1. According to newly released data, the median U.S. household income has been on the rise, climbing by 3.8% to $53,891 in June. “That’s great news,” said Americans, “Now I just need to get a household and an income.”
2. Two months after Dov Charney was fired as CEO of American Apparel, he’s still working at the company for his full salary as a consultant. Experts are calling this “disgusting” and “an abuse of power,” while Donald Sterling is calling is “inspiring.”
3. Under a bill passed on Wednesday, birth certificates in California would be changed to reflect families in which parents are of the same sex. Proving that California doesn’t fully understand how making a baby works.
4. Grocery chain Whole Foods will start selling rabbit meat. “That seems much easier,” said Elmer Fudd.
5. Online video personalities are joining together on the issue of net neutrality advocating for equal treatment of internet traffic. And when keyboard cat talks, you listen.
6. Online video personalities are joining together on the issue of net neutrality advocating for equal treatment of internet traffic. Said the advocates, “Picture two internet users, represented here by these two girls. And then picture the internet, represented here by this one cup…”
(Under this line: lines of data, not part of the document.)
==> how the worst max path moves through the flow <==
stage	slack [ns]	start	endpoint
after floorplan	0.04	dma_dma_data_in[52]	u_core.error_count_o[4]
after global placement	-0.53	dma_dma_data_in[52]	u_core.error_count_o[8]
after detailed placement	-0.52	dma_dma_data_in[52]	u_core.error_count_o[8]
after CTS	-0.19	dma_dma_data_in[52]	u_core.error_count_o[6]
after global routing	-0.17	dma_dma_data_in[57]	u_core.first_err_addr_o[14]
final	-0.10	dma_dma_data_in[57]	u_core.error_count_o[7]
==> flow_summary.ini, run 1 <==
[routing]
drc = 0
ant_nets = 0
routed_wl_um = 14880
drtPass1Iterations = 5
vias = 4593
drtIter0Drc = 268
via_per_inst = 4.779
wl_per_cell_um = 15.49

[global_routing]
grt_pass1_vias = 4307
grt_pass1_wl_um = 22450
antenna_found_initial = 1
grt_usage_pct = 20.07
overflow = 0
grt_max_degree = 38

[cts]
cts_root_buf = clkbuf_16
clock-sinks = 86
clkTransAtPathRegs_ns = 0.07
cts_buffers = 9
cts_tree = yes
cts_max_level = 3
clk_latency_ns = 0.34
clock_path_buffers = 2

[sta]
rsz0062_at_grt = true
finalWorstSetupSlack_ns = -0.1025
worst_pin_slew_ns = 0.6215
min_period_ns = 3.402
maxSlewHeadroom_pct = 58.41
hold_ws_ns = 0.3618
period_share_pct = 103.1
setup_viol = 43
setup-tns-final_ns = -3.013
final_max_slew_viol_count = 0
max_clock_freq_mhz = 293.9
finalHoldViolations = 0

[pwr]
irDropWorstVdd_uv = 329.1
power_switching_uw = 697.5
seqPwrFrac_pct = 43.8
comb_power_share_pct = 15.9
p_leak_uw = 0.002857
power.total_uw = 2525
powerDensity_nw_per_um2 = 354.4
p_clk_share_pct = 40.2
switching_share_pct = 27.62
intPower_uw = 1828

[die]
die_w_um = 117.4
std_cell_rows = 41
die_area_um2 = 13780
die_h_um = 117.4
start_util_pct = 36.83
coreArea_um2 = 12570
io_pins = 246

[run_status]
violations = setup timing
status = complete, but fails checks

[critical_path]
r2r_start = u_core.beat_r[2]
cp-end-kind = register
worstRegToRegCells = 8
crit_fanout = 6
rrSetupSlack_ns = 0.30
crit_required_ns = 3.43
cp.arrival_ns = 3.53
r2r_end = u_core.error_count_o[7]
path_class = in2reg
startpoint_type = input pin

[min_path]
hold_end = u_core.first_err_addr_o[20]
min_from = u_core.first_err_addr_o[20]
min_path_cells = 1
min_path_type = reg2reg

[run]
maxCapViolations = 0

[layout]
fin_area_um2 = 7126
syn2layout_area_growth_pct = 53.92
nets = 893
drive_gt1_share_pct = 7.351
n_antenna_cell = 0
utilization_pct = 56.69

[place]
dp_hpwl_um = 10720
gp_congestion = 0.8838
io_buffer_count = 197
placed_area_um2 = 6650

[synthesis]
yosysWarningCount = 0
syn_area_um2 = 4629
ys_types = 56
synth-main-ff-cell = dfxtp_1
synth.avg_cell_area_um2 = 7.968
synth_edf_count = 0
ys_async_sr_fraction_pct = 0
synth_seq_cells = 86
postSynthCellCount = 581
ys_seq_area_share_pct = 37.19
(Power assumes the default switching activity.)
[src/rtl/watchdog_pkg.sv]
// Shared constants, types and next-action decode for the watchdog timer.
// The action decode captures the input priority: enable, force_reset, triggered, heartbeat.
package watchdog_pkg;

    localparam int unsigned COUNTER_WIDTH          = 32;
    localparam int unsigned DEFAULT_TIMEOUT_CYCLES = 16;
    localparam int unsigned DEFAULT_WARNING_CYCLES = 12;

    typedef logic [COUNTER_WIDTH-1:0] count_t;

    typedef enum logic [2:0] {
        ACT_CLEAR,
        ACT_FORCE,
        ACT_HOLD,
        ACT_KICK,
        ACT_COUNT
    } wd_action_e;

    function automatic wd_action_e decode_action(
        input logic enable,
        input logic triggered,
        input logic force_reset,
        input logic heartbeat
    );
        wd_action_e act;
        if (!enable) begin
            act = ACT_CLEAR;
        end else if (force_reset) begin
            act = ACT_FORCE;
        end else if (triggered) begin
            act = ACT_HOLD;
        end else if (heartbeat) begin
            act = ACT_KICK;
        end else begin
            act = ACT_COUNT;
        end
        return act;
    endfunction

endpackage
7. According to Forbes, the Dallas Cowboys are the most valuable NFL team for the eighth straight year despite the fact that they haven’t been the best at what they do for almost twenty years, are completely self-entitled, delusional and over-valued. Sounds like America’s Team to me.
8. A federal judge has found that a hit 2010 song by pop star Shakira copied a Dominican songwriter’s work. The turning point in the trial came when Shakira’s hips took the stand, they just couldn’t lie.
9. Actor Keanu Reeves is set to produce and star in an upcoming television series about an assassin who grapples with his own identity. No word on what Keanu will do next once that gets cancelled.
10. Actor Keanu Reeves is set to produce and star in an upcoming television series about an assassin who grapples with his own identity. But, to be fair, that’s just because Keanu keeps forgetting his character’s name.